Thursday, January 26, 2006

The Butterfly Effect

I was watching a documentary on China a couple of days ago and the narrator mentioned the butterfly effect. Mentioned and explained it, the beat of a butterfly's wing on the Pacific Ocean capable of causing a hurricane on the other side of the ocean. This was news to me. I had previously considered it in terms of a transformed being taking flight, striving for sublimnity: the beating of wings must never cease or the being will fall.

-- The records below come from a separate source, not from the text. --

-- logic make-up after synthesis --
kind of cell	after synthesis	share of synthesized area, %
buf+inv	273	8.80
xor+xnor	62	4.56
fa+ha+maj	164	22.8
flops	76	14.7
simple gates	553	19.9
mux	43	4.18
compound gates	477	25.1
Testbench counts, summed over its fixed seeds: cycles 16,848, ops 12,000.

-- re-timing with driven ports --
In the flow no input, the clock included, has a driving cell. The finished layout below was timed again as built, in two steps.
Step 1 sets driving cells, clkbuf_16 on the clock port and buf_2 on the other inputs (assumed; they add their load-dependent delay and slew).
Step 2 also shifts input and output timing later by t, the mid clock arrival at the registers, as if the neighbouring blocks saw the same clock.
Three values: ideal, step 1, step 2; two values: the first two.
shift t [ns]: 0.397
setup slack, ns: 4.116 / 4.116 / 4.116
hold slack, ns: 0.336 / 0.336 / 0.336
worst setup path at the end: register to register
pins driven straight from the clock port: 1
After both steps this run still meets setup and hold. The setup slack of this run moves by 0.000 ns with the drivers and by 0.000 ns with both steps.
This is an optimization exercise on Yosys and OpenROAD, whose aim is small area, a short achievable clock period and few clock cycles per item, not a production implementation. The RTL was checked by simulation tests, not by an equivalence proof against the original design. Power is estimated from default activity; no workload was simulated.

==> design.v <==
module xarm_codec_b (
    input  wire        clk,
    input  wire        rst,
    input  wire        req_valid,
    output wire        req_ready,
    input  wire [7:0]  req_op,
    input  wire [7:0]  req_cmd,
    input  wire [7:0]  req_id,
    input  wire [8:0]  req_len,
    input  wire [15:0] req_a,
    input  wire [15:0] req_b,
    input  wire        in_valid,
    output wire        in_ready,
    input  wire [7:0]  in_data,
    output wire        out_valid,
    input  wire        out_ready,
    output wire [7:0]  out_data,
    output wire        out_last,
    output wire        resp_valid,
    input  wire        resp_ready,
    output wire [7:0]  resp_status,
    output wire [7:0]  resp_arg,
    output wire [15:0] resp_lo,
    output wire [15:0] resp_hi,
    output wire [7:0]  resp_reason,
    output wire [7:0]  resp_byte,
    output wire [7:0]  resp_plen,
    output wire [8:0]  resp_len
);
    localparam [7:0] OP_ENC     = 8'h10;
    localparam [7:0] OP_TEMPLIM = 8'h15;
    localparam [7:0] OP_DEC     = 8'h18;
    localparam [7:0] OP_CHK     = 8'h19;
    localparam [7:0] CMD_MOVE    = 8'd1;
    localparam [7:0] CMD_MOVEW   = 8'd7;
    localparam [7:0] CMD_ID_READ = 8'd14;
    localparam [7:0] CMD_ANGLIM  = 8'd20;
    localparam [7:0] CMD_VINLIM  = 8'd22;
    localparam [7:0] CMD_TEMPLIM = 8'd24;
    localparam [7:0] SIG = 8'h55;
    localparam [1:0] C_ENC = 2'd0;    
    localparam [1:0] C_DEC = 2'd1;
    localparam [1:0] C_CHK = 2'd2;
    localparam [1:0] C_REF = 2'd3;
    localparam I_IDLE   = 0;
    localparam I_GATHER = 1;     
    localparam I_DRAIN  = 2;     
    localparam I_CHECK  = 3;     
    localparam I_CHECK2 = 4;     
    localparam I_H0     = 5;     
    localparam I_H1     = 6;
    localparam I_H2     = 7;
    localparam I_H3     = 8;
    localparam I_H4     = 9;
    localparam I_PAY    = 10;    
    localparam I_CSUM   = 11;    
    localparam I_RX     = 12;    
    localparam I_FIN    = 13;    
    localparam NS       = 14;
    localparam [NS-1:0] S_IDLE   = 1 << I_IDLE;
    localparam [NS-1:0] S_GATHER = 1 << I_GATHER;
    localparam [NS-1:0] S_DRAIN  = 1 << I_DRAIN;
    localparam [NS-1:0] S_CHECK2 = 1 << I_CHECK2;
    localparam [NS-1:0] S_CHECK  = 1 << I_CHECK;
    localparam [NS-1:0] S_H0     = 1 << I_H0;
    localparam [NS-1:0] S_PAY    = 1 << I_PAY;
    localparam [NS-1:0] S_CSUM   = 1 << I_CSUM;
    localparam [NS-1:0] S_RX     = 1 << I_RX;
    localparam [NS-1:0] S_FIN    = 1 << I_FIN;
    function [4:0] validate(input [3:0] k, input [15:0] va, input [15:0] vb);
        begin
            validate = 5'd0;
            if (k[3]) begin
                if (va > 16'd1000)       validate = {1'b1, 3'd1, 1'b0};
                else if (vb > 16'd30000) validate = {1'b1, 3'd2, 1'b0};
            end
            if (k[2]) begin
                if (va > 16'd1000)      validate = {1'b1, 3'd3, 1'b0};
                else if (vb > 16'd1000) validate = {1'b1, 3'd4, 1'b0};
                else if (va > vb)       validate = {1'b1, 3'd3, 1'b1};
            end
            if (k[1]) begin
                if (va < 16'd4500 || va > 16'd12000)      validate = {1'b1, 3'd5, 1'b0};
                else if (vb < 16'd4500 || vb > 16'd12000) validate = {1'b1, 3'd6, 1'b0};
            end
            if (k[0]) begin
                if (va < 16'd50 || va > 16'd100) validate = {1'b1, 3'd7, 1'b0};
            end
        end
    endfunction
    function [3:0] cmd_kind(input [7:0] c);
        cmd_kind = {(c == CMD_MOVE) || (c == CMD_MOVEW), c == CMD_ANGLIM,
                    c == CMD_VINLIM, c == CMD_TEMPLIM};
    endfunction
    reg [NS-1:0] st;
    reg [1:0]  cls;
    reg [7:0]  cmd;
    reg [7:0]  id;
    reg [8:0]  len;
    reg [15:0] a;           
    reg [15:0] b;
    reg        pass;        
    reg        pay_ok;      
    reg        sig_ok;
    reg [8:0]  cnt;
    reg        lastq;       
    reg        dpay;        
    reg [7:0]  sum;         
    reg [7:0]  addq;        
    reg        len0;        
    reg        e_br, e_rs3;  
    reg [4:0]  v_reg;       
    reg [1:0]  fcnt;
    reg [7:0]  fd0, fd1;
    reg        fl0, fl1;
    reg        ov;
    reg        rv, rvo;
    reg [1:0]  owed;        
    reg [3:0]  r_st;
    reg        r_s4, r_ff;
    reg [2:0]  r_arg;
    reg        r_f56, r_f7, r_h1000, r_h30000, r_hib;
    reg        r_rb, r_rs3, r_rs11;
    reg [7:0]  r_byte;
    reg [8:0]  r_len;
    reg        req_ready_q, in_ready_q;
    reg        pc_valid;
    reg [NS-1:0] pq_st;
    reg [1:0]  pq_cls;
    reg        pq_typed, pq_pass, pq_payok, pq_ebr, pq_ers3, pq_len1;
    reg [4:0]  vq;
    assign req_ready   = req_ready_q;
    assign in_ready    = in_ready_q;
    assign out_valid   = ov;
    assign out_data    = fd0;
    assign out_last    = fl0;
    assign resp_valid  = rvo;
    assign resp_status = {r_ff, r_ff, r_ff, r_s4, r_st};
    assign resp_arg    = {5'd0, r_arg};
    assign resp_reason = {4'd0, r_rs11, 1'b0, r_rs3, r_rb};
    assign resp_byte   = r_byte;
    assign resp_plen   = r_len[7:0];
    assign resp_len    = r_len;
    assign resp_lo     = ({16{r_f56}} & 16'd4500) | ({16{r_f7}} & 16'd50);
    assign resp_hi     = ({16{r_h1000}} & 16'd1000) | ({16{r_h30000}} & 16'd30000) |
                         ({16{r_f56}} & 16'd12000) | ({16{r_f7}} & 16'd100) |
                         ({16{r_hib}} & b);
    wire       v_sel  = st[I_CHECK];
    wire       typed  = (req_op >= 8'h11) && (req_op <= OP_TEMPLIM);
    wire [3:0] op_kind = !typed ? 4'd0 :
                         (req_op[2:0] == 3'd1 || req_op[2:0] == 3'd2) ? 4'b1000 :
                         (req_op[2:0] == 3'd3) ? 4'b0100 :
                         (req_op[2:0] == 3'd4) ? 4'b0010 : 4'b0001;
    wire [3:0] rc_kind = cmd_kind(req_cmd);
    wire       rc_bnd  = |rc_kind;
    wire [4:0] v_now   = validate(v_sel ? cmd_kind(cmd) : op_kind,
                                  v_sel ? a : req_a, v_sel ? b : req_b);
    reg [NS-1:0] d_state;
    reg [1:0] d_cls;
    reg       d_pass, d_ebr, d_ers3;
    always @(*) begin
        d_state = S_FIN; d_cls = C_REF; d_pass = 1'b0; d_ebr = 1'b0; d_ers3 = 1'b0;
        if (req_op == OP_ENC) begin
            d_cls = C_ENC;
            if (req_len > 9'd252) begin
                d_state = S_DRAIN; d_ebr = 1'b1;
            end else if (rc_bnd) begin
                if (req_len != (rc_kind[0] ? 9'd1 : 9'd4)) begin
                    d_ebr = 1'b1; d_ers3 = 1'b1;
                    d_state = (req_len == 9'd0) ? S_FIN : S_DRAIN;
                end else
                    d_state = S_GATHER;
            end else begin
                d_state = S_H0; d_pass = 1'b1;
            end
        end else if (typed) begin
            d_cls = C_ENC;
            d_state = v_now[4] ? S_FIN : S_H0;
        end else if (req_op == OP_DEC || req_op == OP_CHK) begin
            d_cls = req_op[0] ? C_CHK : C_DEC;
            d_state = (req_len == 9'd0) ? S_FIN : S_RX;
        end
    end
    wire push_ok = !fcnt[1];
    wire pop     = ov && out_ready;
    wire acc     = req_valid && req_ready_q;
    wire in_fire = in_valid && in_ready_q;
    wire nlast   = (cnt + 9'd2 == len);    
    wire [8:0] cnt1 = cnt + 9'd1;
    wire [7:0] sum_t = sum + addq;         
    reg       push;
    reg [7:0] pdata;
    always @(*) begin
        push  = 1'b0;
        pdata = in_data;
        case (1'b1)
            st[I_H0], st[I_H1]: begin push = push_ok; pdata = SIG; end
            st[I_H2]:   begin push = push_ok; pdata = id; end
            st[I_H3]:   begin push = push_ok; pdata = len[7:0] + 8'd3; end
            st[I_H4]:   begin push = push_ok; pdata = cmd; end
            st[I_PAY]: begin
                if (pass) begin
                    push = in_fire;
                end else begin
                    push = push_ok;
                    case (cnt[1:0])
                        2'd0:    pdata = a[7:0];
                        2'd1:    pdata = a[15:8];
                        2'd2:    pdata = b[7:0];
                        default: pdata = b[15:8];
                    endcase
                end
            end
            st[I_CSUM]: begin push = push_ok && !rv; pdata = ~sum_t; end
            st[I_RX]:   push = in_fire && dpay;
            default: ;
        endcase
    end
    wire plast = st[I_CSUM] || (st[I_RX] && nlast);
    wire sum_en = (push && (st[I_H2] || st[I_H3] || st[I_H4] || st[I_PAY])) ||
                  (st[I_RX] && in_fire && (cls == C_CHK || cnt >= 9'd2));
    wire done = !rv && (st[I_FIN] || (st[I_CSUM] && push_ok));
    reg [7:0] nst;
    reg [2:0] narg;
    reg       nhib, nrb, nrs3, nrs11;
    always @(*) begin
        nst = 8'h00; narg = 3'd0; nhib = 1'b0; nrb = 1'b0; nrs3 = 1'b0; nrs11 = 1'b0;
        if (st[I_FIN]) begin
            case (cls)
                C_ENC: begin
                    if (e_br) begin
                        nst = 8'h10; nrb = 1'b1; nrs3 = e_rs3;
                    end else if (v_reg[4]) begin
                        nst = 8'h01; narg = v_reg[3:1]; nhib = v_reg[0];
                    end
                end
                C_DEC: begin
                    if (len > 9'd258) begin
                        nst = 8'h10; nrb = 1'b1; nrs3 = 1'b1; nrs11 = 1'b1;
                    end else if (len == 9'd0)
                        nst = 8'h03;
                    else if (len < 9'd2 || !sig_ok)
                        nst = 8'h05;
                    else if (len < 9'd6)
                        nst = 8'h07;
                    else if (sum_t != 8'hFF)
                        nst = 8'h09;
                    else if (cmd != CMD_ID_READ && a[7:0] != id)
                        nst = 8'h06;
                    else if ({1'b0, a[15:8]} + 9'd3 != len)
                        nst = 8'h07;
                    else if (b[7:0] != cmd)
                        nst = 8'h08;
                end
                C_CHK: ;
                default: nst = 8'hFF;
            endcase
        end
    end
    reg [NS-1:0] st_n;
    reg [8:0]    cnt_n;
    reg          lastq_n, dpay_n;
    always @(*) begin
        st_n    = st;
        cnt_n   = cnt;
        lastq_n = lastq;
        dpay_n  = dpay;
        if ((st[I_GATHER] || st[I_DRAIN] || st[I_RX]) && in_fire) begin
            cnt_n = cnt1; lastq_n = nlast;
        end
        if (st[I_RX] && in_fire)
            dpay_n = pay_ok && (cnt >= 9'd4) && !nlast;
        if (st[I_PAY] && push) begin
            cnt_n = cnt1; lastq_n = nlast;
        end
        if (st[I_CHECK2]) begin
            cnt_n = 9'd0; lastq_n = (len == 9'd1);
        end
        if (st[I_GATHER] && in_fire && lastq) begin st_n[I_GATHER] = 1'b0; st_n[I_CHECK] = 1'b1; end
        if (st[I_DRAIN] && in_fire && lastq)  begin st_n[I_DRAIN] = 1'b0; st_n[I_FIN] = 1'b1; end
        if (st[I_RX] && in_fire && lastq)     begin st_n[I_RX] = 1'b0; st_n[I_FIN] = 1'b1; end
        if (st[I_CHECK]) begin st_n[I_CHECK] = 1'b0; st_n[I_CHECK2] = 1'b1; end
        if (st[I_CHECK2]) begin
            st_n[I_CHECK2] = 1'b0;
            if (vq[4]) st_n[I_FIN] = 1'b1; else st_n[I_H0] = 1'b1;
        end
        if (push_ok) begin
            if (st[I_H0]) begin st_n[I_H0] = 1'b0; st_n[I_H1] = 1'b1; end
            if (st[I_H1]) begin st_n[I_H1] = 1'b0; st_n[I_H2] = 1'b1; end
            if (st[I_H2]) begin st_n[I_H2] = 1'b0; st_n[I_H3] = 1'b1; end
            if (st[I_H3]) begin st_n[I_H3] = 1'b0; st_n[I_H4] = 1'b1; end
            if (st[I_H4]) begin
                st_n[I_H4] = 1'b0;
                if (len0) st_n[I_CSUM] = 1'b1; else st_n[I_PAY] = 1'b1;
            end
        end
        if (st[I_PAY] && push && lastq) begin st_n[I_PAY] = 1'b0; st_n[I_CSUM] = 1'b1; end
        if (done) begin st_n[I_CSUM] = 1'b0; st_n[I_FIN] = 1'b0; st_n[I_IDLE] = 1'b1; end
        if (acc) begin
            st_n    = pq_st;
            cnt_n   = 9'd0;
            lastq_n = pq_len1;
            dpay_n  = 1'b0;
        end
    end
    wire [8:0] len_n  = !acc ? len : pq_typed ? ((req_op[2:0] == 3'd5) ? 9'd1 : 9'd4) : req_len;
    wire [1:0] cls_n  = acc ? pq_cls : cls;
    wire       pass_n = acc ? pq_pass : pass;
    wire [1:0] fcnt_n = fcnt + {1'b0, push} - {1'b0, pop};
    wire       rv_n   = done ? 1'b1 : (rvo && resp_ready) ? 1'b0 : rv;
    wire [1:0] owed_n = done ? fcnt_n : (pop && owed != 2'd0) ? owed - 2'd1 : owed;
    wire       hib_n  = done ? nhib : r_hib;
    wire pc_valid_n = req_valid && !acc && !v_sel;
    wire req_ready_n = pc_valid_n && (
        (st_n[I_IDLE] && !(rv_n && hib_n)) ||
        (st_n[I_CSUM] && !fcnt_n[1] && !rv_n) ||
        (st_n[I_FIN] && !rv_n && cls_n != C_ENC));
    wire in_ready_n = st_n[I_GATHER] || st_n[I_DRAIN] ||
                      (st_n[I_PAY] && pass_n && !fcnt_n[1]) ||
                      (st_n[I_RX] && (!dpay_n || !fcnt_n[1]));
    always @(posedge clk) begin
        if (rst) begin
            st          <= S_IDLE;
            fcnt        <= 2'd0;
            ov          <= 1'b0;
            rv          <= 1'b0;
            rvo         <= 1'b0;
            owed        <= 2'd0;
            req_ready_q <= 1'b0;
            in_ready_q  <= 1'b0;
            pc_valid    <= 1'b0;
        end else begin
            st          <= st_n;
            fcnt        <= fcnt_n;
            ov          <= (fcnt_n != 2'd0);
            rv          <= rv_n;
            rvo         <= rv_n && (owed_n == 2'd0);
            owed        <= owed_n;
            req_ready_q <= req_ready_n;
            in_ready_q  <= in_ready_n;
            pc_valid    <= pc_valid_n;
        end
        if (pop && fcnt == 2'd2) begin
            fd0 <= fd1; fl0 <= fl1;
        end
        if (push) begin
            if (fcnt == 2'd0 || (fcnt == 2'd1 && pop)) begin
                fd0 <= pdata; fl0 <= plast;
            end else begin
                fd1 <= pdata; fl1 <= plast;
            end
        end
        if (done) begin
            r_st     <= nst[3:0];
            r_s4     <= nst[4];
            r_ff     <= nst[7];
            r_arg    <= narg;
            r_f56    <= (narg == 3'd5) || (narg == 3'd6);
            r_f7     <= (narg == 3'd7);
            r_h1000  <= (narg == 3'd1 || narg == 3'd3 || narg == 3'd4) && !nhib;
            r_h30000 <= (narg == 3'd2);
            r_hib    <= nhib;
            r_rb     <= nrb;
            r_rs3    <= nrs3;
            r_rs11   <= nrs11;
            r_byte   <= (cls == C_DEC) ? a[7:0] : ~sum_t;
            r_len    <= (cls == C_DEC) ? (len - 9'd6) : (len + 9'd6);
        end
        vq <= v_now;
        pq_st    <= d_state;
        pq_cls   <= d_cls;
        pq_typed <= typed;
        pq_pass  <= d_pass;
        pq_ebr   <= d_ebr;
        pq_ers3  <= d_ers3;
        pq_payok <= (req_op == OP_DEC) && (req_len >= 9'd6) && (req_len <= 9'd258);
        pq_len1  <= typed ? (req_op[2:0] == 3'd5) : (req_len == 9'd1);
        cnt   <= cnt_n;
        lastq <= lastq_n;
        dpay  <= dpay_n;
        addq <= sum_en ? pdata : 8'd0;
        sum  <= sum_t;
        len0 <= (len_n == 9'd0);
        if (st[I_CHECK2])
            v_reg <= vq;
        if (in_fire) begin
            if (st[I_GATHER]) begin
                case (cnt[1:0])
                    2'd0:    a       <= {8'd0, in_data};
                    2'd1:    a[15:8] <= in_data;
                    2'd2:    b[7:0]  <= in_data;
                    default: b[15:8] <= in_data;
                endcase
            end
            if (st[I_RX]) begin
                if ((cnt == 9'd0 || cnt == 9'd1) && in_data != SIG)
                    sig_ok <= 1'b0;
                if (cnt == 9'd2) a[7:0]  <= in_data;
                if (cnt == 9'd3) a[15:8] <= in_data;
                if (cnt == 9'd4) b[7:0]  <= in_data;
            end
        end
        if (acc) begin
            id     <= req_id;
            sum    <= 8'd0;
            addq   <= 8'd0;
            sig_ok <= 1'b1;
            a      <= req_a;
            b      <= req_b;
            cls    <= pq_cls;
            pass   <= pq_pass;
            pay_ok <= pq_payok;
            e_br   <= pq_ebr;
            e_rs3  <= pq_ers3;
            v_reg  <= vq;
            cmd    <= pq_typed ? ((req_op[2:0] == 3'd1) ? CMD_MOVE :
                                  (req_op[2:0] == 3'd2) ? CMD_MOVEW :
                                  (req_op[2:0] == 3'd3) ? CMD_ANGLIM :
                                  (req_op[2:0] == 3'd4) ? CMD_VINLIM : CMD_TEMPLIM) : req_cmd;
            len    <= len_n;
        end
    end
endmodule
Source: an optimization exercise on an open RTL-to-GDS flow (aim: small area and few clock cycles). Production flows keep margins and buffers that such runs may drop. Function was checked by simulation only, so behaviour that the tests miss may differ from the original. Power figures rest on the tool's default switching activity, not on a simulated workload.

// vs1063_ste
module vs1063_ste (
    input  wire        clk,
    input  wire        rst,
    input  wire        host_we,
    input  wire [3:0]  host_addr,
    input  wire [31:0] host_wdata,
    output reg  [31:0] host_rdata,
    output wire        busy,
    output wire [11:0] src_addr,
    input  wire [7:0]  src_rdata,
    output wire [11:0] srcw_addr,
    input  wire [15:0] srcw_rdata,
    output wire        dst_we,
    output wire [11:0] dst_addr,
    output wire [7:0]  dst_wdata,
    output reg         lines_oe,
    output reg         cs_cmd_n,
    output reg         cs_data_n,
    output reg         chip_rst_n,
    output wire        sck,
    output wire        mosi,
    input  wire        miso,
    input  wire        ready
);
    localparam [2:0] E_OK         = 3'd0;
    localparam [2:0] E_INV_FORMAT = 3'd2;
    localparam [2:0] E_OUT_OF_BND = 3'd3;
    localparam [2:0] E_INV_ARG    = 3'd4;
    localparam [2:0] E_ILLEGAL    = 3'd5;
    localparam [2:0] E_NOT_INIT   = 3'd6;
    localparam [4:0] S_IDLE = 5'd0;
    localparam [4:0] S_EXEC = 5'd1;
    localparam [4:0] S_WR   = 5'd2;    
    localparam [4:0] S_LAST = 5'd3;    
    localparam [4:0] S_RAM2 = 5'd4;
    localparam [4:0] S_RMW2 = 5'd5;
    localparam [4:0] S_SGAT = 5'd6;    
    localparam [4:0] S_SSMP = 5'd7;    
    localparam [4:0] S_RAS  = 5'd8;    
    localparam [4:0] S_RRC  = 5'd9;    
    localparam [4:0] S_INI2 = 5'd10;
    localparam [4:0] S_PREC = 5'd11;   
    localparam [4:0] S_PHDR = 5'd12;
    localparam [4:0] S_PD   = 5'd13;
    localparam [4:0] S_AMAG = 5'd14;   
    localparam [4:0] S_AREC = 5'd15;
    localparam [4:0] S_AL1  = 5'd16;
    localparam [4:0] S_AL2  = 5'd17;
    localparam [4:0] S_AA1  = 5'd18;
    localparam [4:0] S_AA2  = 5'd19;
    localparam [4:0] S_AD   = 5'd20;
    localparam [4:0] S_AD2  = 5'd21;
    localparam [4:0] S_FIN  = 5'd22;   
    reg [7:0]  arg_reg;
    reg [15:0] arg_a;
    reg [15:0] arg_b;
    reg [31:0] buf_len;
    reg [15:0] result;
    reg [25:0] xcount;      
  ...
Size in the first run: ~1700 cells after synthesis, roughly 0.012 sq mm of cells after synthesis.
clock: 10.0 ns
lec_check: 0
cap_margin: 20
core_margin: 2
core_utilization: 65
slew_margin: 20
standard.sh (not shown) runs the stock make flow with config.mk's settings and CLKGATE_MAP_FILE= SYNTH_SCRIPT=/design/flow/synth_recipe.tcl, a recipe that flattens the netlist after the stock synthesis.
==> flow/flow/run.sh <==
#!/bin/bash
# Layout flow: the standard flow (standard.sh) with three changes.
#  1. After the standard synthesis, the combinational logic between the
#     registers is remapped for area by ABC (flow/resyn.tcl, flow/resyn.abc).
#     The registers stay the standard synthesis's own cell instances, with
#     the same names and cell types.
#  2. Port buffers use buf_1, the smallest buffer cell, instead of the cell
#     buffer_ports picks by default.
#  3. The clock tree is built from clkbuf_4, in clusters of at most 6 sinks
#     within 40 um, without dummy loads.
# Each tool's output goes to its own log in this folder: std_synth.log,
# resyn.log, std_layout.log (ORFS also keeps per-step logs under orfs/logs/).
set -euo pipefail
R=orfs/results/${FLOW_PLATFORM}/vs1063_ste/base

bash standard.sh synth > std_synth.log 2>&1

cp "$R/1_2_yosys.v" "$R/1_2_yosys_standard.v"
YOSYS=$(command -v yosys || true)
[[ -n "$YOSYS" ]] || YOSYS="$FLOW_HOME/../tools/install/yosys/bin/yosys"
RESYN_LIB="$FLOW_HOME/platforms/${FLOW_PLATFORM}/lib/sky130_fd_sc_hd__tt_025C_1v80.lib" \
RESYN_IN="$R/1_2_yosys_standard.v" \
RESYN_TOP="$FLOW_TOP" \
RESYN_ABC=flow/resyn.abc \
RESYN_STAT=resyn_stat.txt \
RESYN_OUT="$R/1_2_yosys.v" \
  "$YOSYS" -c flow/resyn.tcl > resyn.log 2>&1
rm -f "$R/1_synth.odb" "$R/1_synth.sdc"

export BUFFER_PORTS_ARGS="-buffer_cell sky130_fd_sc_hd__buf_1"
export CTS_ARGS="-sink_clustering_enable -repair_clock_nets -dont_use_dummy_load -buf_list sky130_fd_sc_hd__clkbuf_4 -sink_clustering_size 6 -sink_clustering_max_diameter 40"
bash standard.sh > std_layout.log 2>&1
Other scripts of this flow, unchanged in this note and not shown: flow/flow/resyn.abc, flow/flow/resyn.tcl
Testbench counts at the start, summed over its fixed seeds: cycles 637,937.
Rerun with:
--- a/flow/design.v
+++ b/flow/design.v
@@ -160,33 +160,20 @@
             last_rdy   <= 1'b0;
             lines_oe   <= 1'b0;
             cs_cmd_n   <= 1'b1;
             cs_data_n  <= 1'b1;
             chip_rst_n <= 1'b1;
             st         <= S_IDLE;
             run        <= 1'b0;
             freq       <= 1'b0;
             sck_r      <= 1'b0;
             bdone      <= 1'b0;
-            code       <= 4'd0;
-            ill        <= 1'b0;
-            lbad       <= 1'b0;
-            sh         <= 16'd0;
-            fa         <= 1'b0;
-            rd         <= 1'b0;
-            p          <= 12'd0;
-            rem        <= 13'd0;
-            cnt        <= 15'd0;
-            xc         <= 26'd0;
-            bc         <= 6'd0;
-            rle        <= 1'b0;
-            odd        <= 1'b0;
         end else begin
             if (freq && !run) begin
                 last_rdy <= ready;
                 if (ready) begin
                     cs_cmd_n <= 1'b0;
                     run      <= 1'b1;
                     bc       <= 6'd0;
                     freq     <= 1'b0;
                 end
             end
Cell area came out higher by 4.3%.
Sequential power climbs by 21%.
Total power went up by 25%.
Setup slack gets better by 200 ps.
Clock power decreases by about 1%.
Die area is higher by 4.5%.
Testbench counts after the change, summed over its fixed seeds: cycles 637,937.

I think that idea may still have value, placed beside the original. Inspiration placed beside exhalation; one brings the world into the individual and invigorates him or her with an ever changing environment. The other communicates that environment to the world at large, permits the butterfly to become an agent for further change.
Thing is: I see that butterfly as an expression of talent and I am no longer convinced that talent (or genius), no matter how great, is sufficient. The butterfly effect is a fatalist concept: the idea is that a little talent in a big pond can wave its arms a moment and the pond itself will magnify that feeble twitching and amplify the butterfly to the world. This, like a hurricane, or American Idol, or any mighty wind, is a destructive force and not beneficial to butterflies. They too will be blown away and destroyed in a force no longer in their control.

I firmly believe that such change and impact is only detrimental unless the butterfly also learns how to fly under his or her own power. That flight requires a constant flapping; a sustained effort continuously perfected, shifting as the weather shifts. Cease flapping and the butterfly falls into the sea and vanishes. I like the idea of being butterfly. The exercise is good.